How many lines below include the word "global"? State that number and nothing else.

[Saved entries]
- Opening Delimiter -
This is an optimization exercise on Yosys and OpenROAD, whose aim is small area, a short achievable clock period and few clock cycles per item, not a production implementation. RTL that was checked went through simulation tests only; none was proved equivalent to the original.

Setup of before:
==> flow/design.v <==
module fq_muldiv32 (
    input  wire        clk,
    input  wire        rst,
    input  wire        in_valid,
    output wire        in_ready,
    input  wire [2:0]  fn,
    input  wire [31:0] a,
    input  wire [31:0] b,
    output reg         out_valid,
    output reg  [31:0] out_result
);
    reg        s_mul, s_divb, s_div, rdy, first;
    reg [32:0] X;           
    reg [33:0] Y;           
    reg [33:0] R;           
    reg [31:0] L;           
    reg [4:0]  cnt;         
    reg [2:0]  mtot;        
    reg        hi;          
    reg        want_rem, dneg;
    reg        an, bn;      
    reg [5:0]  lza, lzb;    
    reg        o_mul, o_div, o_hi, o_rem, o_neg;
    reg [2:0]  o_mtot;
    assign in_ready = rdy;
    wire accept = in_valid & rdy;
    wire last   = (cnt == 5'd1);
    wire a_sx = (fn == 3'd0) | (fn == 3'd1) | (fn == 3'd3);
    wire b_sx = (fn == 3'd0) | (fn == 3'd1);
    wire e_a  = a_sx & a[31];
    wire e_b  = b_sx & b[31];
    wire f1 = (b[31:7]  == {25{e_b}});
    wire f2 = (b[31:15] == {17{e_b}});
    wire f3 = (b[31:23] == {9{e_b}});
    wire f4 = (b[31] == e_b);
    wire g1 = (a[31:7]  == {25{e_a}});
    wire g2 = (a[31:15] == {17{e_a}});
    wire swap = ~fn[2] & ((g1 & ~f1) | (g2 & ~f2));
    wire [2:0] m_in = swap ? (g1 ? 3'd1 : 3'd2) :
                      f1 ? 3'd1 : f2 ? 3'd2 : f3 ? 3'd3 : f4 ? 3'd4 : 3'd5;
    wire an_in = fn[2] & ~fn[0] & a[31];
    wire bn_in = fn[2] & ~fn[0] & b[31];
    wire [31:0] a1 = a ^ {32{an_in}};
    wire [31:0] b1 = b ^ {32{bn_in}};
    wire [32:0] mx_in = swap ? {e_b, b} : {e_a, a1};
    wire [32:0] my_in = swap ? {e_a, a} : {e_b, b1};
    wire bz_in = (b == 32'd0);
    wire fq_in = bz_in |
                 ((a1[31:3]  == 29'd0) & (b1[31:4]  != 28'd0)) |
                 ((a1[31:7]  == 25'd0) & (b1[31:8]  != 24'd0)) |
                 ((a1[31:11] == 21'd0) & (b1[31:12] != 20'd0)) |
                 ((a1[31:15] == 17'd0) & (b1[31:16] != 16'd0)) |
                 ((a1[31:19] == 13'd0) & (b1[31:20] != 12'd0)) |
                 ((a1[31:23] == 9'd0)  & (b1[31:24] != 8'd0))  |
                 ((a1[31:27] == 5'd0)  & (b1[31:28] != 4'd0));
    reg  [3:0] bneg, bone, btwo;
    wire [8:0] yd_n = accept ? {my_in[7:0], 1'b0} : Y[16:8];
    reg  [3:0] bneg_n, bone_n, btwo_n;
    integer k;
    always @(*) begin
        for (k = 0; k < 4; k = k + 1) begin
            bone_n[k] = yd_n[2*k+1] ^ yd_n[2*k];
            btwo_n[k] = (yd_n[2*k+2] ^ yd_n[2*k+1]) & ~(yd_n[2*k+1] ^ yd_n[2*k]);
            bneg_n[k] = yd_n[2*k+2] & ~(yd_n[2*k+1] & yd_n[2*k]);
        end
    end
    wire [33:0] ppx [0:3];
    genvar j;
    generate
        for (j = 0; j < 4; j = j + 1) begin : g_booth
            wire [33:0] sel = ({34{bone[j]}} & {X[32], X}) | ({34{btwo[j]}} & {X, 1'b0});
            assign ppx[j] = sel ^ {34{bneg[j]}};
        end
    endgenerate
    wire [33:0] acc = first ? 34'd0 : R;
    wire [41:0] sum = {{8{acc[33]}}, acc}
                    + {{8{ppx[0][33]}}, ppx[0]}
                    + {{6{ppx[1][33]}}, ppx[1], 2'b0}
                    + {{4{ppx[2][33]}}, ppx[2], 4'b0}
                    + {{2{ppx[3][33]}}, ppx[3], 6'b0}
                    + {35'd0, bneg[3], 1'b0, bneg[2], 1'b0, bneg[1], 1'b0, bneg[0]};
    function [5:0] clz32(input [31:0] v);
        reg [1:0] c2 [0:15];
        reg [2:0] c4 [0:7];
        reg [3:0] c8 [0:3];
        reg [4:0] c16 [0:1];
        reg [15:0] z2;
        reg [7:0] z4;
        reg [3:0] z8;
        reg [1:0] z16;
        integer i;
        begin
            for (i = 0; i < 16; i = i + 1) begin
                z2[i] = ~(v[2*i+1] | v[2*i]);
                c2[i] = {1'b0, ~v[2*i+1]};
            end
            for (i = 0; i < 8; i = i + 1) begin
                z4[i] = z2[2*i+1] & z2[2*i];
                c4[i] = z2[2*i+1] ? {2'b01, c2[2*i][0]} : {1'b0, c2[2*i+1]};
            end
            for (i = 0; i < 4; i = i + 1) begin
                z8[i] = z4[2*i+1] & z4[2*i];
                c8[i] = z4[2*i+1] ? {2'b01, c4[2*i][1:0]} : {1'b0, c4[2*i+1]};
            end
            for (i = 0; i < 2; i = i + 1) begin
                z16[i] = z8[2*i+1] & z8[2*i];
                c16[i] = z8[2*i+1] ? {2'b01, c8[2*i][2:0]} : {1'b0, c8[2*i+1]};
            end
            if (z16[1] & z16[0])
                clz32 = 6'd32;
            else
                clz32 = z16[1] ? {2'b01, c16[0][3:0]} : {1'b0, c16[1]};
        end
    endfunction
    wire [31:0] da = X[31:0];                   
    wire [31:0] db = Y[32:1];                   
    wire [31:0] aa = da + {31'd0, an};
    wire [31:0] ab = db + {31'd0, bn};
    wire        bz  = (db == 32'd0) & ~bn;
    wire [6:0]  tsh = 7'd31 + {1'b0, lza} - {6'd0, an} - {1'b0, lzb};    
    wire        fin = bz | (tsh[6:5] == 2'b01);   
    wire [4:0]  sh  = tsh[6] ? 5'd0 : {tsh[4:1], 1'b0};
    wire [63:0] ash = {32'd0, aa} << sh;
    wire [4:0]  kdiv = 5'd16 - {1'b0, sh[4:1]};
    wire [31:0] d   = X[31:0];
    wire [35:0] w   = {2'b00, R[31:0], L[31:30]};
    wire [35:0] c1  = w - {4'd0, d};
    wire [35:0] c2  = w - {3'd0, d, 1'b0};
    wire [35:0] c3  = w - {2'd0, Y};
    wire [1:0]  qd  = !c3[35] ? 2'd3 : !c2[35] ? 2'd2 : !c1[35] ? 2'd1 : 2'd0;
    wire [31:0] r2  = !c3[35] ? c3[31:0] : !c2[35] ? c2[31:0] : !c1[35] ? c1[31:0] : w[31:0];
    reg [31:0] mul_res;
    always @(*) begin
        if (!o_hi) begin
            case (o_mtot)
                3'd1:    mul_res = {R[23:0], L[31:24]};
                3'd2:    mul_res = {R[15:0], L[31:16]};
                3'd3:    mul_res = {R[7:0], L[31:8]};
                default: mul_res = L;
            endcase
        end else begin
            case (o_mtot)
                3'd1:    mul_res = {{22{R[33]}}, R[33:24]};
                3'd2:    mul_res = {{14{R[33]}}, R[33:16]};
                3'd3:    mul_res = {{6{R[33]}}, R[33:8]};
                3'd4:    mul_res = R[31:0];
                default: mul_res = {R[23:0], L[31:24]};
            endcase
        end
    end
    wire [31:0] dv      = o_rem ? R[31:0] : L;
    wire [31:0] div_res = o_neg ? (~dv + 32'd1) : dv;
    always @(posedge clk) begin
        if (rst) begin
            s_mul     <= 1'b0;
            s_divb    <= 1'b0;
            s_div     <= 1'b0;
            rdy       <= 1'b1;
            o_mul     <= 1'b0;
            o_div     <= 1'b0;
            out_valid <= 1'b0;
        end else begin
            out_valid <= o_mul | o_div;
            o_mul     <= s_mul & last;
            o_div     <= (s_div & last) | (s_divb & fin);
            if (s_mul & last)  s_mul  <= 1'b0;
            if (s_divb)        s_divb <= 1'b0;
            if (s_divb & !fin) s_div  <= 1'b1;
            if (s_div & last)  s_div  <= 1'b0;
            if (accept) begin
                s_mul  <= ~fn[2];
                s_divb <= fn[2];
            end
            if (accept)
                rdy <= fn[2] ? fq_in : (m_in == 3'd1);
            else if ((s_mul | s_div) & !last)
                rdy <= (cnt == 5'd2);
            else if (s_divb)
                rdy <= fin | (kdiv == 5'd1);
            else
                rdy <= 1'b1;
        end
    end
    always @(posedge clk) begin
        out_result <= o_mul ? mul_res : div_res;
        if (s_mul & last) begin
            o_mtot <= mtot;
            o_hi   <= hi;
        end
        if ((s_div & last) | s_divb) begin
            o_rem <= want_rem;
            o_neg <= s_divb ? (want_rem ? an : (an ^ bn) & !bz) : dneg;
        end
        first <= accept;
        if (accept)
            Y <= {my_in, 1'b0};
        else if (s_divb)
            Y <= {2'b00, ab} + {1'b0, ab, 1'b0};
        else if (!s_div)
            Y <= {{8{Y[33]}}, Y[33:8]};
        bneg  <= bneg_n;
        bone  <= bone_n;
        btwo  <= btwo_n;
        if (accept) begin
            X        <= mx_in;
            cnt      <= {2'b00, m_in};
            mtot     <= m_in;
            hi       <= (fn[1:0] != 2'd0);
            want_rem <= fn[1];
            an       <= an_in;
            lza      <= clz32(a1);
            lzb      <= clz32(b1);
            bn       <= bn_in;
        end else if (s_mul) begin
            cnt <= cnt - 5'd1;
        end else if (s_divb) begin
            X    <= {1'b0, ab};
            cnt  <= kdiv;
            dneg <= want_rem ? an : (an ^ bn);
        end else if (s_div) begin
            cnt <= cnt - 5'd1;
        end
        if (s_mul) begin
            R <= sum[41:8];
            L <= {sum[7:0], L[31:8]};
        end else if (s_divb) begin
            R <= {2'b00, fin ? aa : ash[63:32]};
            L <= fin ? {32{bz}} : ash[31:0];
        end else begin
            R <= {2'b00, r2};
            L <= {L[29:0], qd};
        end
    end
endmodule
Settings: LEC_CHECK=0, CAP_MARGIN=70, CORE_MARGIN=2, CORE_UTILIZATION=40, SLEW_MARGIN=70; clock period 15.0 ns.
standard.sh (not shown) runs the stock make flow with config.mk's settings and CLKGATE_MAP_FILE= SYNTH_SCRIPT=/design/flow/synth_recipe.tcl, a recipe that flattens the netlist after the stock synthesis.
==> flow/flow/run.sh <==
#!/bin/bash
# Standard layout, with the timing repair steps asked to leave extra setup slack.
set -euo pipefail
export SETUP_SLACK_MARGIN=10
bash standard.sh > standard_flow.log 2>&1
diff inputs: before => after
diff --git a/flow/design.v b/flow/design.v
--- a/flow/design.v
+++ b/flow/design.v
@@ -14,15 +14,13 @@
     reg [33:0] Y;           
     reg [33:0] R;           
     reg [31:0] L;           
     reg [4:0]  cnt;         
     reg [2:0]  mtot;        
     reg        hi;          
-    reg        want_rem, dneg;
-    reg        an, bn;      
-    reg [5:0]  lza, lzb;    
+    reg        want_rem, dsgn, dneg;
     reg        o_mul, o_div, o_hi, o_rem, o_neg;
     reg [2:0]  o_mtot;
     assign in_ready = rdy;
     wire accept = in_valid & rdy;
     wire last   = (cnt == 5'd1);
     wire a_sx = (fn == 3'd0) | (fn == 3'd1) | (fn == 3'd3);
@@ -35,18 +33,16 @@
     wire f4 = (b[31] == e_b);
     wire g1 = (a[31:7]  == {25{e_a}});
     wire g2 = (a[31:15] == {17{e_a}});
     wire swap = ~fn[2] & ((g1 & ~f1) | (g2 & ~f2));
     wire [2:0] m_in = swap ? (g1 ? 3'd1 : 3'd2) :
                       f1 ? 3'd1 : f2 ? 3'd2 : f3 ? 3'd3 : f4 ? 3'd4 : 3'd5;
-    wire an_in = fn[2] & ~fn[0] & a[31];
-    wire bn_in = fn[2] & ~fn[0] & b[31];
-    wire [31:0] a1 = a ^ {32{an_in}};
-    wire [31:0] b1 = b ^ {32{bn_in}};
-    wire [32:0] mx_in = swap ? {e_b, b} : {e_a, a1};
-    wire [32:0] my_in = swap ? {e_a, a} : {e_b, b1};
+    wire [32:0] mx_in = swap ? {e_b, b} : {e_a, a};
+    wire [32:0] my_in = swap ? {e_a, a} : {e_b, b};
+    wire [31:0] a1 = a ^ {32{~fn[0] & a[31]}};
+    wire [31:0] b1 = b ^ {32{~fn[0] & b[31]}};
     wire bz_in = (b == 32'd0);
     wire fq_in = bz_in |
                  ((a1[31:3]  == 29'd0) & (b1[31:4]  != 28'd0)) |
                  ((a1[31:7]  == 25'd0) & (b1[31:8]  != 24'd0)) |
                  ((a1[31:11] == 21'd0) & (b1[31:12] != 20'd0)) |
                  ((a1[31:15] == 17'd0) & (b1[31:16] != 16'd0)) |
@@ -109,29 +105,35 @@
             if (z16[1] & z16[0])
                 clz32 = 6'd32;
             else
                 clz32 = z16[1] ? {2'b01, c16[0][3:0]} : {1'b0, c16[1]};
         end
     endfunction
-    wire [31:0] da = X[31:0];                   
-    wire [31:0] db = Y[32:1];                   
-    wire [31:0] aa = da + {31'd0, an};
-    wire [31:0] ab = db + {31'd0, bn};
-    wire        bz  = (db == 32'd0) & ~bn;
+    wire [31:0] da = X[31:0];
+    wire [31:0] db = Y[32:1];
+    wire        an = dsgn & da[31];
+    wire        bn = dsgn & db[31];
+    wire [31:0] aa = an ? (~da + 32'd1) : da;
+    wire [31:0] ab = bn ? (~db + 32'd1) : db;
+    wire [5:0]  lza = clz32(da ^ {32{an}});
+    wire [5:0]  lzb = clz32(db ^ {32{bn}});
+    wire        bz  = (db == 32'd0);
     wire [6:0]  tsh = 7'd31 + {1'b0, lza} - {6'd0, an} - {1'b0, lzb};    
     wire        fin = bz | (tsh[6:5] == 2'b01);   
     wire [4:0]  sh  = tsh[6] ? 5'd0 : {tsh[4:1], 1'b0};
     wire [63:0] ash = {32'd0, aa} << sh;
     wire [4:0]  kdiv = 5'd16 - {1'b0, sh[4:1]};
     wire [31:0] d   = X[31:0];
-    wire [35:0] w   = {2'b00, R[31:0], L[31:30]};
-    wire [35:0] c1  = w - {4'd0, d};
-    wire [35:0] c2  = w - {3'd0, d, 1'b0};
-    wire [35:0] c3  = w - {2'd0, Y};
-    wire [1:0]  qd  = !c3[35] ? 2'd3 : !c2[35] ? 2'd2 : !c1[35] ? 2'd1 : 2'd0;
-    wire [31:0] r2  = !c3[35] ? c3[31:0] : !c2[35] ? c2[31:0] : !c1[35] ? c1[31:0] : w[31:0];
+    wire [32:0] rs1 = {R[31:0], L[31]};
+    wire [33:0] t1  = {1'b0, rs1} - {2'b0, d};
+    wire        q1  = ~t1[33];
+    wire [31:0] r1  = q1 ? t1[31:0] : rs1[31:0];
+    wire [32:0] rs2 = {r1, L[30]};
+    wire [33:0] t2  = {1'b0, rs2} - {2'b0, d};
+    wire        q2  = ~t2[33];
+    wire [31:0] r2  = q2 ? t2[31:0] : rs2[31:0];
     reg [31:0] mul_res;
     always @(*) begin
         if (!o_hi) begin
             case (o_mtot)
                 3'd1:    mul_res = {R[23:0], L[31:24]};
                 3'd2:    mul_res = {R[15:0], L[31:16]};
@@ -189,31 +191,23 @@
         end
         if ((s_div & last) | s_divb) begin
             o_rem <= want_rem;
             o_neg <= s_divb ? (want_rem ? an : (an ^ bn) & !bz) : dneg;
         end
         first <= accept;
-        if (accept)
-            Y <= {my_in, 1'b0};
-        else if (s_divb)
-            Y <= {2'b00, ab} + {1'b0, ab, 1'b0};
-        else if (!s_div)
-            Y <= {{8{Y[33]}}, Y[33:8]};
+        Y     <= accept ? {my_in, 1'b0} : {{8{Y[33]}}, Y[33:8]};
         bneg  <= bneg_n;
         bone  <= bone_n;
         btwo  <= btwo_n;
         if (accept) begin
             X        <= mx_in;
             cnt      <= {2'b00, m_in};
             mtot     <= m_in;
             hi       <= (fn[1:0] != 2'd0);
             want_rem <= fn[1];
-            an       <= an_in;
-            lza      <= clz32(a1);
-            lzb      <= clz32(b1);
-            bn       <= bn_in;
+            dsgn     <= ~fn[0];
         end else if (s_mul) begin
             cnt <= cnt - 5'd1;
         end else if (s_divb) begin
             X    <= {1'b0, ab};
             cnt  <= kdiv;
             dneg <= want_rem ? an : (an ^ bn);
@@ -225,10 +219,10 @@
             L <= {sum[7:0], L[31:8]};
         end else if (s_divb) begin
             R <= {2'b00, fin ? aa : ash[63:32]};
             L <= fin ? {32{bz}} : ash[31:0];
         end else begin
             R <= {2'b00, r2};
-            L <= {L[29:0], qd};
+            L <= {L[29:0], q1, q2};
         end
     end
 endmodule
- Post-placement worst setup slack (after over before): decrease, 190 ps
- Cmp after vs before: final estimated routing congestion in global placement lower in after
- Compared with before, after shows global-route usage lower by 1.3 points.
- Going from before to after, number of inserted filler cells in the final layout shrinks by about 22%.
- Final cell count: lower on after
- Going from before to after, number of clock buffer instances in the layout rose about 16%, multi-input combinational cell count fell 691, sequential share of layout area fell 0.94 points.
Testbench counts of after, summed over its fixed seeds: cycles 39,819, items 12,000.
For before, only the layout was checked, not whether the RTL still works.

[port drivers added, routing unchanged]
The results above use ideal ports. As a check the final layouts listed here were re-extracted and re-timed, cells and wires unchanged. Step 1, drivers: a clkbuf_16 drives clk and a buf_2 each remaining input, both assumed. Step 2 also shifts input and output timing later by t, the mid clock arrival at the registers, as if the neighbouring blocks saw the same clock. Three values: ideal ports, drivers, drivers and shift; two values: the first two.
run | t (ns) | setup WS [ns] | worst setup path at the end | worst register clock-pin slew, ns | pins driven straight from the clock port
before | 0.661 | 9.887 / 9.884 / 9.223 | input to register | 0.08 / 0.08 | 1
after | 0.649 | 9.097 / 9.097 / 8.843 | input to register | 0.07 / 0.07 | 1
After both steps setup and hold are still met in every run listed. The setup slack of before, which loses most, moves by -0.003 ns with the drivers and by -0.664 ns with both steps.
- Closing Delimiter -
Worked solution:
2